◆ WORK REQUIRED
Reproduce, without any change, the span of lines from the opening of the records below to the line containing "localparam int AW_W", inclusive.

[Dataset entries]
======

What follows belongs to an exercise in optimizing a design on an open flow for small area, a short achievable clock period and few clock cycles per item; a production flow would make more cautious choices.
At most, simulation tests tie the RTL to the original design; equivalence was not proved.
For run 7, only the layout was checked, not whether the RTL still works.
No activity file was given, so power comes from the tool's default toggle rates.

[flow/config.mk]
export PLATFORM = sky130hd
export DESIGN_NAME = axi_wr_slave
export DESIGN_NICKNAME = axi_wr_slave
export VERILOG_FILES = /design/flow/design.v
export SDC_FILE = /design/flow/constraint.sdc
export NUM_CORES = 4
export LEC_CHECK = 0
export ABC_AREA = 1
export CAP_MARGIN = 20
export CORE_MARGIN = 2
export CORE_UTILIZATION = 50
export CTS_BUF_LIST = sky130_fd_sc_hd__clkbuf_8
export SETUP_SLACK_MARGIN = 2.6
export SLEW_MARGIN = 20
[flow/constraint.sdc]
create_clock -name core_clock -period 5.5 [get_ports {clk}]
set_input_delay 1.1000 -clock core_clock [delete_from_list [all_inputs] [get_ports {clk}]]
set_output_delay 1.1000 -clock core_clock [all_outputs]
set_load 0.01 [all_outputs]
[flow/design.v]
`default_nettype none
package axi_wr_pkg;
    localparam int ADDR_W   = 32;
    localparam int DATA_W   = 32;
    localparam int STRB_W   = DATA_W / 8;
    localparam int ID_W     = 4;
    localparam int LEN_W    = 8;
    localparam int SIZE_W   = 3;
    localparam int MAX_SIZE = 2;
    localparam int PAGE_BIT = 12;
    localparam int AW_DEPTH = 4;
    localparam int W_DEPTH  = 16;
    localparam int B_DEPTH  = 4;
    localparam int AW_W  = ID_W + ADDR_W + LEN_W + SIZE_W + 2;
    localparam int W_W   = DATA_W + STRB_W + 1;
    localparam int B_W   = ID_W + 2;
    localparam int MEM_W = ID_W + ADDR_W + DATA_W + STRB_W + 1;
    typedef enum logic [1:0] {
        FIXED = 2'b00,
        INCR  = 2'b01,
        WRAP  = 2'b10,
        RSVD  = 2'b11
    } burst_e;
    typedef enum logic [1:0] {
        OKAY   = 2'b00,
        SLVERR = 2'b10
    } resp_e;
    typedef struct packed {
        logic [ID_W-1:0]   id;
        logic [ADDR_W-1:0] addr;
        logic [LEN_W-1:0]  len;
        logic [SIZE_W-1:0] size;
        burst_e            burst;
    } aw_cmd_t;
    typedef struct packed {
        logic [DATA_W-1:0] data;
        logic [STRB_W-1:0] strb;
        logic              last;
    } w_beat_t;
    typedef struct packed {
        logic [ID_W-1:0] id;
        resp_e           resp;
    } b_resp_t;
    typedef struct packed {
        logic [ID_W-1:0]   id;
        logic [ADDR_W-1:0] addr;
        logic [DATA_W-1:0] data;
        logic [STRB_W-1:0] strb;
        logic              last;
    } mem_wr_t;
endpackage
`default_nettype wire
`timescale 1ns/1ps
`default_nettype none
module sync_fifo #(
    parameter int WIDTH = 8,
    parameter int DEPTH = 4
) (
    input  wire logic             clk,
    input  wire logic             rst_n,
    input  wire logic             push,
    input  wire logic [WIDTH-1:0] din,
    output logic                  full,
    input  wire logic             pop,
    output logic      [WIDTH-1:0] dout,
    output logic                  empty
);
    logic [WIDTH-1:0]           mem [DEPTH];
    logic [$clog2(DEPTH)-1:0]   wr_ptr;
    logic [$clog2(DEPTH)-1:0]   rd_ptr;
    logic [$clog2(DEPTH+1)-1:0] count;
    logic                       do_push;
    logic                       do_pop;
    assign do_push = push && !full;
    assign do_pop  = pop && !empty;
    assign full  = (count == DEPTH);
    assign empty = (count == '0);
    assign dout  = mem[rd_ptr];
    always_ff @(posedge clk) begin
        if (do_push) begin
            mem[wr_ptr] <= din;
        end
    end
    always_ff @(posedge clk or negedge rst_n) begin
        if (!rst_n) begin
            wr_ptr <= '0;
            rd_ptr <= '0;
            count  <= '0;
        end else begin
            if (do_push) begin
                wr_ptr <= (wr_ptr == DEPTH - 1) ? '0 : wr_ptr + 1'b1;
            end
            if (do_pop) begin
                rd_ptr <= (rd_ptr == DEPTH - 1) ? '0 : rd_ptr + 1'b1;
            end
            case ({do_push, do_pop})
                2'b10:   count <= count + 1'b1;
                2'b01:   count <= count - 1'b1;
                default: count <= count;
            endcase
        end
    end
endmodule
`default_nettype wire
`timescale 1ns/1ps
`default_nettype none
module aw_decode (
    input  wire logic [axi_wr_pkg::SIZE_W-1:0]    size,
    input  wire logic [1:0]                       burst,
    input  wire logic [axi_wr_pkg::PAGE_BIT-1:0]  cur_addr,
    input  wire logic                             advance,
    output logic      [axi_wr_pkg::PAGE_BIT-1:0]  nxt_addr,
    output logic                                  carry
);
    localparam int PB = axi_wr_pkg::PAGE_BIT;
    logic [PB-1:0] low;      
    logic [PB-1:0] ones;     
    logic [PB:0]   run;      
    logic          step;     
    logic          go;       
    always_comb begin
        low     = '0;
        low[0]  = size[2] || size[1] || size[0];
        low[1]  = size[2] || size[1];
        low[2]  = size[2] || (size[1] && size[0]);
        low[3]  = size[2];
        low[4]  = size[2] && (size[1] || size[0]);
        low[5]  = size[2] && size[1];
        low[6]  = size[2] && size[1] && size[0];
        ones = cur_addr | low;
        run[0] = 1'b1;
        for (int i = 0; i < PB; i++) begin
            run[i+1] = run[i] && ones[i];
        end
        step = (burst != axi_wr_pkg::FIXED);
        carry = step && run[PB];
        go    = advance && !carry;
        for (int i = 0; i < PB; i++) begin
            nxt_addr[i] = !low[i] && (cur_addr[i] ^ (step && go && run[i]));
        end
    end
endmodule
`default_nettype wire
`timescale 1ns/1ps
`default_nettype none
module burst_engine (
    input  wire logic                      clk,
    input  wire logic                      rst_n,
    input  wire axi_wr_pkg::aw_cmd_t       cmd,
    input  wire logic                      cmd_valid,
    output logic                           cmd_ready,
    input  wire axi_wr_pkg::w_beat_t       beat,
    input  wire logic                      beat_valid,
    output logic                           beat_ready,
    output axi_wr_pkg::mem_wr_t            mem,
    output logic                           mem_we,
    input  wire logic                      mem_ready,
    output logic                           resp_valid,
    input  wire logic                      resp_ready
);
    localparam int PB = axi_wr_pkg::PAGE_BIT;
    logic                           burst_q;     
    logic                           resp_q;      
    logic                           first;       
    logic                           last;        
    logic [axi_wr_pkg::LEN_W-1:0]   rem_q;
    logic                           use_cmd_q;
    logic [PB-1:0]                  addr_q;
    logic                           burst_d;
    logic                           resp_d;
    logic                           use_cmd_d;
    logic [PB-1:0]                  cur_addr;
    logic [PB-1:0]                  nxt_addr;
    logic                           carry;
    logic                           issue;
    logic                           wr;
    logic [axi_wr_pkg::LEN_W-1:0]   rem_dec;
    logic [axi_wr_pkg::LEN_W:0]     borrow;
    assign first    = !(burst_q || resp_q);
    assign last     = burst_q && (rem_q == 8'd1);
    assign cur_addr = use_cmd_q ? cmd.addr[PB-1:0] : addr_q;
    aw_decode u_aw_decode (
        .size     (cmd.size),
        .burst    (cmd.burst),
        .cur_addr (cur_addr),
        .advance  (wr),
        .nxt_addr (nxt_addr),
        .carry    (carry)
    );
    assign issue      = beat_valid && (burst_q || (cmd_valid && !resp_q));
    assign mem_we     = rst_n && issue;
    assign wr         = issue && mem_ready;
    assign beat_ready = wr;
    assign resp_valid = resp_q || (last && beat_valid && mem_ready);
    assign cmd_ready  = resp_valid && resp_ready;
    always_comb begin
        mem.id   = cmd.id;
        mem.addr = {cmd.addr[axi_wr_pkg::ADDR_W-1:PB], cur_addr};
        mem.data = beat.data;
        mem.strb = beat.strb;
        mem.last = beat.last;
    end
    always_comb begin
        burst_d = burst_q;
        resp_d  = resp_q;
        if (cmd_ready) begin
            burst_d = 1'b0;
            resp_d  = 1'b0;
        end else if (wr && (first || last)) begin
            burst_d = first && (cmd.len != 8'd0);
            resp_d  = !(first && (cmd.len != 8'd0));
        end
        use_cmd_d = !(burst_d || resp_d) || (first ? carry : use_cmd_q);
    end
    always_ff @(posedge clk or negedge rst_n) begin
        if (!rst_n) begin
            burst_q   <= 1'b0;
            resp_q    <= 1'b0;
            use_cmd_q <= 1'b1;
        end else begin
            burst_q   <= burst_d;
            resp_q    <= resp_d;
            use_cmd_q <= use_cmd_d;
        end
    end
    always_comb begin
        borrow[0] = wr;
        for (int i = 0; i < axi_wr_pkg::LEN_W; i++) begin
            rem_dec[i]  = rem_q[i] ^ borrow[i];
            borrow[i+1] = borrow[i] && !rem_q[i];
        end
    end
    always_ff @(posedge clk) begin
        rem_q  <= first ? cmd.len : rem_dec;
        addr_q <= nxt_addr;
    end
endmodule
`default_nettype wire
`timescale 1ns/1ps
`default_nettype none
module wresp_gen (
    input  wire axi_wr_pkg::aw_cmd_t         cmd,
    output axi_wr_pkg::b_resp_t              b
);
    logic size_err;
    assign size_err = cmd.size[2] || (cmd.size[1] && cmd.size[0]);
    assign b.id     = cmd.id;
    assign b.resp   = size_err ? axi_wr_pkg::SLVERR : axi_wr_pkg::OKAY;
endmodule
`default_nettype wire
`timescale 1ns/1ps
`default_nettype none
module axi_wr_slave (
    input  wire logic                  clk,
    input  wire logic                  rst_n,
    input  wire axi_wr_pkg::aw_cmd_t   aw,
    input  wire logic                  aw_valid,
    output logic                       aw_ready,
    input  wire axi_wr_pkg::w_beat_t   w,
    input  wire logic                  w_valid,
    output logic                       w_ready,
    output axi_wr_pkg::b_resp_t        b,
    output logic                       b_valid,
    input  wire logic                  b_ready,
    output axi_wr_pkg::mem_wr_t        mem,
    output logic                       mem_we,
    input  wire logic                  mem_ready
);
    burst_engine u_burst_engine (
        .clk        (clk),
        .rst_n      (rst_n),
        .cmd        (aw),
        .cmd_valid  (aw_valid),
        .cmd_ready  (aw_ready),
        .beat       (w),
        .beat_valid (w_valid),
        .beat_ready (w_ready),
        .mem        (mem),
        .mem_we     (mem_we),
        .mem_ready  (mem_ready),
        .resp_valid (b_valid),
        .resp_ready (b_ready)
    );
    wresp_gen u_wresp_gen (
        .cmd (aw),
        .b   (b)
    );
endmodule
`default_nettype wire
[flow/flow/run.sh]
#!/bin/bash
# Layout flow: the standard flow, with three changes in how the layout
# is made:
#  - after the standard synthesis, the combinational logic is mapped again
#    by ABC with its area-only mapper (the registers are kept as they are, same cells and
#    names), and the rest of the flow starts from that netlist;
#  - the port buffers are inserted as buf_1 cells instead of the default
#    delay buffers;
#  - timing repair only resizes cells and swaps pins.
# Each tool's output goes to a log file of its own in this folder.
set -euo pipefail

export BUFFER_PORTS_ARGS="-buffer_cell sky130_fd_sc_hd__buf_1"
export SETUP_MOVE_SEQUENCE="sizeup,swap"

RES=orfs/results/${FLOW_PLATFORM}/axi_wr_slave/base
LOGS=orfs/logs/${FLOW_PLATFORM}/axi_wr_slave/base
LIB=${FLOW_HOME}/platforms/${FLOW_PLATFORM}/lib/sky130_fd_sc_hd__tt_025C_1v80.lib
YOSYS=${FLOW_HOME}/../tools/install/yosys/bin/yosys
[[ -x $YOSYS ]] || YOSYS=yosys

# 1. Standard synthesis
bash standard.sh synth > synth.log 2>&1

# 2. Map the combinational logic again, for area
cp $RES/1_2_yosys.v $RES/1_2_yosys_std.v
DONT_USE=$(grep -m1 -o "^abc -script .*" $LOGS/1_2_yosys.log | grep -o -- "-dont_use [^ ]*" | tr '\n' ' ')
cat > reabc.ys <<EOS
read_liberty -ignore_miss_func $LIB
blackbox sky130_fd_sc_hd__*df* sky130_fd_sc_hd__*dl* sky130_fd_sc_hd__conb_1
read_verilog $RES/1_2_yosys_std.v
hierarchy -top ${FLOW_TOP}
flatten
opt -purge
abc -liberty $LIB $DONT_USE -script +strash;ifraig;dc2;rewrite,-z;refactor,-z;dch,-f;amap
read_liberty -lib -overwrite $LIB
opt_clean -purge
setundef -zero
splitnets
opt_clean -purge
hilomap -singleton -hicell sky130_fd_sc_hd__conb_1 HI -locell sky130_fd_sc_hd__conb_1 LO
insbuf -buf sky130_fd_sc_hd__buf_4 A X
check -assert
stat -liberty $LIB
write_verilog -noattr -nohex -nodec $RES/1_2_yosys.v
EOS
$YOSYS -s reabc.ys > reabc.log 2>&1

# 3. Rebuild the synthesis database from the new netlist, then the rest
rm -f $RES/1_synth.odb
bash standard.sh synth > synth_odb.log 2>&1
bash standard.sh > standard.log 2>&1
[flow/standard.sh]
#!/bin/bash
# synth_recipe.tcl (not shown) runs the flow's synth.tcl, then flattens the netlist and writes it again
# the make line also repeats each setting of config.mk as NAME=value (left out here)
make -C /OpenROAD-flow-scripts/flow DESIGN_CONFIG=/design/flow/config.mk WORK_HOME=/design/flow/orfs CLKGATE_MAP_FILE= SYNTH_SCRIPT=/design/flow/synth_recipe.tcl "${@:-finish}"
==> impl_metrics.py, run 1 <==
metrics = {
    "outcome": {
        "status": "complete, no violations",
    },
    "finish": {
        "antennaDiodeCount": 0,
        "regArea_um2": 480,
        "area_growth_pct": -11.7,
        "multiInputGateArea_um2": 669,
        "n_fill_cell": 360,
        "drive_gt1_share_pct": 15.9,
        "fin_nets": 300,
    },
    "critical_path": {
        "cp.arrival_ns": 1.72,
        "crit_path_start_kind": "input port",
        "cp-startpoint": "w_valid",
        "crit_family": "simple AND/OR/NAND/NOR gates",
        "crit_fanout": 3,
        "rr_worst_depth": 12,
        "end_kind": "primary output",
        "timing.rr.start": "u_burst_engine.use_cmd_q$_DFF_PN1_",
        "cp.depth": 5,
        "slowest_delay_ns": 0.17,
        "cp.required_ns": 4.40,
        "crit_type": "input port to primary output",
        "path_cells": "clkbuf_2 > nand2_2 > o21ai_2 > and2_4 > buf_2",
        "crit_slowest_cell": "and2_4",
        "cp_num_buf_inv": 2,
    },
    "clock_network": {
        "ctsHoldBuffers": 0,
        "post_cts_buffers": 0,
        "clock_tree.root_cell": "clkbuf_8",
        "cts_tree": "done",
        "insertion_delay_ns": 0.26,
        "cts-buffers-inserted": 3,
        "clk_pin_slew_ns": 0.08,
        "cts-htree-levels": 1,
        "clkSinkCount": 23,
        "max-clock-path-buffers": 2,
    },
    "detailed_routing": {
        "drt_iter0_markers": 30,
        "post_drt_wl_per_cell_um": 15.5,
        "drc_errors": 0,
        "drtPass1Iterations": 4,
        "drtAntennaViolNets": 0,
        "viasPerCell": 5.28,
        "vias": 1337,
        "totalWireLength_um": 3920,
    },
    "floorplan": {
        "dieArea_um2": 3960,
        "die_w_um": 62.9,
        "start_util_pct": 52.0,
        "rows": 21,
        "core_um2": 3340,
        "ioPinCount": 175,
        "dieHeight_um": 62.9,
    },
    "sta": {
        "slew-limit-headroom_pct": 49.4,
        "setup_viol": 0,
        "rsz0062_at_grt": "yes",
        "fin_tns_setup_ns": 0,
        "worst_slew_pin_slew_ns": 0.752,
        "layout_min_cycle_time_ns": 2.82,
        "finalClockSkew_ns": 0.00322,
        "final.period_utilization_pct": 51.3,
        "max_freq_mhz": 355,
        "hold_violations": 0,
        "slew_viol_final": 0,
    },
    "global_routing": {
        "grt.overflow.total": 0,
        "first_global_vias": 1204,
        "grt_pass1_wl_um": 6100,
        "grt_use_total_pct": 19.1,
        "grt_max_degree": 14,
        "antenna_found_initial": 0,
    },
    "placed_design": {
        "port_buffers": 47,
        "gp_congestion": 0.817,
        "dp_hpwl_um": 3260,
    },
    "hold_path": {
        "min_from": "u_burst_engine.addr_q[11]$_DFF_P_",
        "holdPathStages": 2,
        "hp-class": "flip-flop to flip-flop",
    },
    "power_and_ir_drop": {
        "total_power_mw": 0.780,
        "power_density_nw_per_um2": 508,
        "leakage_nw": 0.557,
        "vdd_drop_max_mv": 0.238,
    },
    "yosys": {
        "synthesis.nets": 327,
        "synth_warnings": 2,
        "avgSynthCellArea_um2": 7.39,
        "netlist_area_um2": 1740,
        "synth_cells": 235,
    },
    "flow_run": {
        "drv_cap": 0,
    },
}
==> worst paths after layout <==
kind | to | slack (ns)
worst max-delay path | aw_ready | 2.68
max in group asynchronous | u_burst_engine.use_cmd_q$_DFF_PN1_ | 4.61
min in group asynchronous | u_burst_engine.burst_q$_DFF_PN0_ | 0.65
worst min register to register | u_burst_engine.addr_q[11]$_DFF_P_ | 0.50
worst max register to register | u_burst_engine.addr_q[2]$_DFF_P_ | 2.80
worst min-delay path | u_burst_engine.addr_q[11]$_DFF_P_ | 0.50
==> layer usage <==
| layer | share of wire (%) | wire, µm | global-route usage (%) | vias up |
|---|---|---|---|---|
| met2 | 44 | 1720 | 30.5 | 94 |
| li1 | - | - | - | 661 |
| met1 | 39 | 1510 | 20.7 | 558 |
| met5 | 0 | 0 | 0 | - |
| met4 | 3.1 | 123 | 8.61 | 0 |
| met3 | 14 | 562 | 10.5 | 24 |
==> placed cells by master, fill, tap and decap left out, types with 3 or more instances in the layout <==
cell type,count
nor2_1,27
o21ai_0,7
clkinv_2,3
o22a_1,6
o22ai_1,8
clkinv_1,17
dfxtp_1,20
buf_1,42
a21oi_1,14
nor4_1,3
nand2_1,8
o21a_1,5
clkbuf_2,3
clkbuf_8,3
o21ai_2,4
nor3_1,4
==> cell type report <==
| cell class | count | share of cell area [%] |
|---|---|---|
| Clock inverter | 1 | 0.326 |
| Timing Repair Buffer | 47 | 11.9 |
| Clock buffer | 3 | 2.69 |
| Sequential cell | 23 | 31.3 |
| Multi-Input combinational cell | 111 | 43.6 |
| Tap cell | 46 | 3.75 |
| Inverter | 22 | 6.36 |
==> power by group <==
group	internal (mW)	leakage, nW	switching [mW]
clock network	0.0504	0.0255	0.0531
registers	0.250	0.205	0.0510
logic	0.143	0.327	0.233
==> sequential cells by signal (all words and copies together) (netlist names) <==
| register | cells |
|---|---|
| u_burst_engine.resp_q | 1 |
| u_burst_engine.burst_q | 1 |
| u_burst_engine.use_cmd_q | 1 |
| u_burst_engine.addr_q | 12 |
| u_burst_engine.rem_q | 8 |
==> tightest hold or removal path: cells and delay by family, from the launching register on <==
kind	cells	cell delay, ns
AOI/OAI and AO/OA	2	0.16
DFF	1	0.31
==> repair_timing <==
item / 4_1_cts / 5_1_grt
pin swaps: 3 / 4
cloned: 0 / 0
endpoints found under the setup margin: 21 / 16
gates resized for setup: 8 / 15
==> per-stage QoR <==
stage          cells  util, %  worst slack [ns]  hold slack [ns]  instance area (µm²)
6_report         253     46.0              2.68            0.498                 1530
5_1_grt          253     46.0              2.58            0.546                 1530
4_1_cts          253     44.4              2.59            0.502                 1480
3_5_place_dp     249     42.7              2.18            0.482                 1420
3_3_place_gp     249     42.7              2.26            0.482                 1420
2_1_floorplan    235        -              2.60            0.455                 1780
Testbench counts, summed over its fixed seeds: cycles 15,030, beats 13,386.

======

◆ WORKED SOLUTION
What follows belongs to an exercise in optimizing a design on an open flow for small area, a short achievable clock period and few clock cycles per item; a production flow would make more cautious choices.
At most, simulation tests tie the RTL to the original design; equivalence was not proved.
For run 7, only the layout was checked, not whether the RTL still works.
No activity file was given, so power comes from the tool's default toggle rates.

[flow/config.mk]
export PLATFORM = sky130hd
export DESIGN_NAME = axi_wr_slave
export DESIGN_NICKNAME = axi_wr_slave
export VERILOG_FILES = /design/flow/design.v
export SDC_FILE = /design/flow/constraint.sdc
export NUM_CORES = 4
export LEC_CHECK = 0
export ABC_AREA = 1
export CAP_MARGIN = 20
export CORE_MARGIN = 2
export CORE_UTILIZATION = 50
export CTS_BUF_LIST = sky130_fd_sc_hd__clkbuf_8
export SETUP_SLACK_MARGIN = 2.6
export SLEW_MARGIN = 20
[flow/constraint.sdc]
create_clock -name core_clock -period 5.5 [get_ports {clk}]
set_input_delay 1.1000 -clock core_clock [delete_from_list [all_inputs] [get_ports {clk}]]
set_output_delay 1.1000 -clock core_clock [all_outputs]
set_load 0.01 [all_outputs]
[flow/design.v]
`default_nettype none
package axi_wr_pkg;
    localparam int ADDR_W   = 32;
    localparam int DATA_W   = 32;
    localparam int STRB_W   = DATA_W / 8;
    localparam int ID_W     = 4;
    localparam int LEN_W    = 8;
    localparam int SIZE_W   = 3;
    localparam int MAX_SIZE = 2;
    localparam int PAGE_BIT = 12;
    localparam int AW_DEPTH = 4;
    localparam int W_DEPTH  = 16;
    localparam int B_DEPTH  = 4;
    localparam int AW_W  = ID_W + ADDR_W + LEN_W + SIZE_W + 2;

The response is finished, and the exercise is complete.